Personal information
- Listed height: 5 ft 10 in (1.78 m)
- Listed weight: 160 lb (73 kg)

Career information
- College: Washington State (1956-1958)

Awards and highlights
- Led PCC in receiving yards and receptions, 1957; Washington State record in pole vault;

= Don Ellingsen =

Former American football end.

Don Ellingsen (born c. 1937) was an American football end. He played for the Washington State Cougars from 1956 to 1958 and led the Pacific Coast Conference (PCC) in receiving yards and receptions in 1957.

==Early life==
Ellingsen was the son of Carl "Tuffy" Ellingsen who played for Washington State in the early 1930s. Both have been inducted into the Washington State Athletic Hall of Fame, the only father and son to be so honored.

==Washington State==
Ellingsen played college football at Washington State from 1956 to 1958. He played at the end position on offense and at safety on defense. He also returned punts.

As a sophomore in 1956, Ellingsen ranked second in the Pacific Coast Conference (PCC) and fifth nationally with 455 receiving yards. His average of 16.9 yards per reception was best in the PCC.

As a junior in 1957, Ellingsen led the PCC and ranked second nationally with 45 receptions.
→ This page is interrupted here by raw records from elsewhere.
==> config.mk <==
export PLATFORM = sky130hd
export DESIGN_NAME = fpga3
export DESIGN_NICKNAME = fpga3
export VERILOG_FILES = /design/flow/design.v
export SDC_FILE = /design/flow/constraint.sdc
export NUM_CORES = 4
export LEC_CHECK = 0
export ABC_AREA = 1
export CAP_MARGIN = 20
export CORE_MARGIN = 2
export CORE_UTILIZATION = 40
export CTS_CLUSTER_DIAMETER = 333
export CTS_CLUSTER_SIZE = 100
export GPL_ROUTABILITY_DRIVEN = 0
export PLACE_DENSITY_LB_ADDON = 0.07
export SLEW_MARGIN = 20
export TNS_END_PERCENT = 40
==> constraint.sdc <==
create_clock -name core_clock -period 50.0 [get_ports {clk}]
set_input_delay 10.0000 -clock core_clock [delete_from_list [all_inputs] [get_ports {clk}]]
set_output_delay 10.0000 -clock core_clock [all_outputs]
set_load 0.01 [all_outputs]
JK:
// softmax_4
module softmax_4 (
    input wire clk,
    input wire reset,
    input wire start,
    input wire [15:0] in0, in1, in2, in3,     
    output reg [7:0] out0, out1, out2, out3, 
    output reg done
);
For scale: about 12000 cells after synthesis, roughly 100 I/O pins.
clock: 73.5 ns
lec_check: 0
cap_margin: 25
cell_pad_in_sites_global_placement: 1
core_aspect_ratio: 1.8
core_margin: 8
core_utilization: 48
cts_cluster_diameter: 397
cts_cluster_size: 100
gpl_timing_driven: 1
max_routing_layer: met4
min_routing_layer: met1
place_density_lb_addon: 0.24
slew_margin: 5
tns_end_percent: 10
run.sh (not shown) runs the stock make flow with config.mk's settings and CLKGATE_MAP_FILE=.
JK did not stop at any stage, and its layout met the timing, DRC and antenna checks.
#### Input delta (MS over JK)
- CTS_CLUSTER_DIAMETER no longer set, was 397
- CORE_MARGIN now 2, was 8
- CTS_CLUSTER_SIZE no longer set, was 100
- TNS_END_PERCENT no longer set, was 10
- CORE_UTILIZATION now 58, was 48
Findings:
Compared to JK, MS was floorplanned on a smaller die.
Static leakage: MS vs JK — no meaningful difference
Worst-case clock skew: MS vs JK, no meaningful difference
Note that the routed length on met2 recorded for JK amounts to 1.06 times the value seen in MS.
Area added between synthesis and finish on MS is down relative to JK.
Looking only at maximum buffer depth of the clock tree, and setting everything else aside, the lower value of MS and JK goes to MS.
Of MS and JK, the run reporting the higher global-route wire length before repair was JK.
MS vs JK, combinational power went up by about 1%.
MS completed end to end with timing, DRC and antenna clean.
Edits applied to the flow inputs when going from MS to AL:
- CAP_MARGIN changed from 25 to 20
- GPL_TIMING_DRIVEN removed (was 1)
- MAX_ROUTING_LAYER removed (was met4)
- CELL_PAD_IN_SITES_GLOBAL_PLACEMENT removed (was 1)
- CORE_ASPECT_RATIO removed (was 1.8)
- MIN_ROUTING_LAYER removed (was met1)
- SLEW_MARGIN changed from 5 to 20
- CORE_UTILIZATION changed from 58 to 70
- PLACE_DENSITY_LB_ADDON removed (was 0.24)
- the clock period (ns, I/O delays scaled along) changed from 73.5 to 46.3
--- outcome ---
- Post-synth tally of flip-flops with integrated enable came out exactly the same in AL and MS.
- On AL: cell area after placement is 24% higher than what MS gave.
- The die of AL is smaller than the one used in MS.
- Summary: with MS as the reference, HPWL after detailed placement in AL moved up by more than a quarter.
- In summary, MS completed successfully, with a layout that passed the timing, DRC and antenna checks.
- AL | ERROR | clock tree synthesis
- [compare] base=MS new=AL: number of instances in the placed design rose 2802, core area went down 18%, post-place setup slack lower.
Edits applied to the flow inputs when going from AL to TR:
- CTS_CLUSTER_SIZE: unset -> 36
- the clock period (ns, I/O delays scaled along): 46.3 -> 17.0
Notes after the runs:
TR got as far as clock tree synthesis, where a tool error ended the run. Comparing AL against TR, there is no change at all in async set-reset flop share out of synthesis. Reported for AL and TR, post-synthesis instance area turned out identical to the last digit. Per the comparison of TR with AL, post-synthesis adder-cell area fraction was more or less identical, instance count of the mapped netlist was more or less identical, die area was more or less identical, unique cell type count in the Yosys netlist was more or less identical. Compared TR vs AL, and global placement routability congestion is up in TR. Pre-CTS setup slack: TR vs AL down 28.93 ns. TR — cell area after placement about 1.2% higher, AL as reference. HPWL after detailed placement, TR vs AL: down slightly.
#### Input delta (PW over TR)
- SETUP_SLACK_MARGIN: unset -> 5.0
- CTS_CLUSTER_SIZE: 36 -> unset
- CORE_UTILIZATION: 70 -> 40
- the clock period (ns, I/O delays scaled along): 17.0 -> 57.9
- Summary of TR and PW: one run falls short of a clean finish, namely TR.
- TR did not finish: a tool error stopped it during clock tree synthesis.
- Lower placed wire-length estimate among TR and PW: PW
- Looking only at die outline width, and setting everything else aside, the lower value of TR and PW goes to TR.
- Relative to TR, PW degrades die size.
- Re simple-gate portion of the synthesized area: no difference whatsoever between PW and TR.
- Compared with TR, PW shows number of cell rows that has gone up by more than a quarter.

## oak
softmax_4 again, from the RTL that the note above started with.
Settings: LEC_CHECK=0, CAP_MARGIN=30, CELL_PAD_IN_SITES_DETAIL_PLACEMENT=2, CORE_MARGIN=2, CORE_UTILIZATION=40, CTS_CLUSTER_DIAMETER=390, MAX_ROUTING_LAYER=met4, PLACE_DENSITY=0.48, SLEW_MARGIN=20; clock period 49.7 ns.
Seen in the log of oak: DPL-0033 during detailed placement (3_5_place_dp), after which the run never completed.
diff inputs: oak => pine
==> flow/config.mk <==
export PLATFORM = sky130hd
export DESIGN_NAME = softmax_4
export DESIGN_NICKNAME = softmax_4
export VERILOG_FILES = /design/flow/design.v
export SDC_FILE = /design/flow/constraint.sdc
export NUM_CORES = 4
export LEC_CHECK = 0
export CAP_MARGIN = 20
export CORE_MARGIN = 2
export CORE_UTILIZATION = 57
export SLEW_MARGIN = 20
==> flow/constraint.sdc <==
create_clock -name core_clock -period 48.8 [get_ports {clk}]
set_input_delay 9.7600 -clock core_clock [delete_from_list [all_inputs] [get_ports {clk}]]
set_output_delay 9.7600 -clock core_clock [all_outputs]
set_load 0.01 [all_outputs]
Not one of oak and pine finished clean. The flow completed for pine, but it is not clean: the layout still shows setup timing. As far as cell area after synthesis goes, pine and oak are indistinguishable; the numbers are identical. Summary of pine over oak: chip width dropped 16%; fraction of the mapped netlist area in compound gates held. oak -> pine: count of instantiated cells in the yosys netlist delta 0, exact match. Number of cell rows, oak and pine, higher one = oak. On count of unique library cells instantiated by Yosys, pine tracks oak almost exactly. Standard cell core area on pine is ahead of oak. In the reports for oak and pine, the larger height of the die belongs to oak. pine against oak: number of enable flip-flop cells comparable, area of the chip now smaller. Starting density of the core: pine higher than oak.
He also led the PCC (fourth nationally) with 559 receiving yards.

In three years at Washington State, Ellinsen appeared in 30 games and tallied 86 receptions for 1,166 yards and seven touchdowns. He graduated from Washington State with the highest grade point average ever for a varsity athlete.

Ellingsen also competed in the pole Vault and set a Washington State record in the event.

==Later life==
Ellingsen later worked as an ophthalmologist in Spokane, Washington.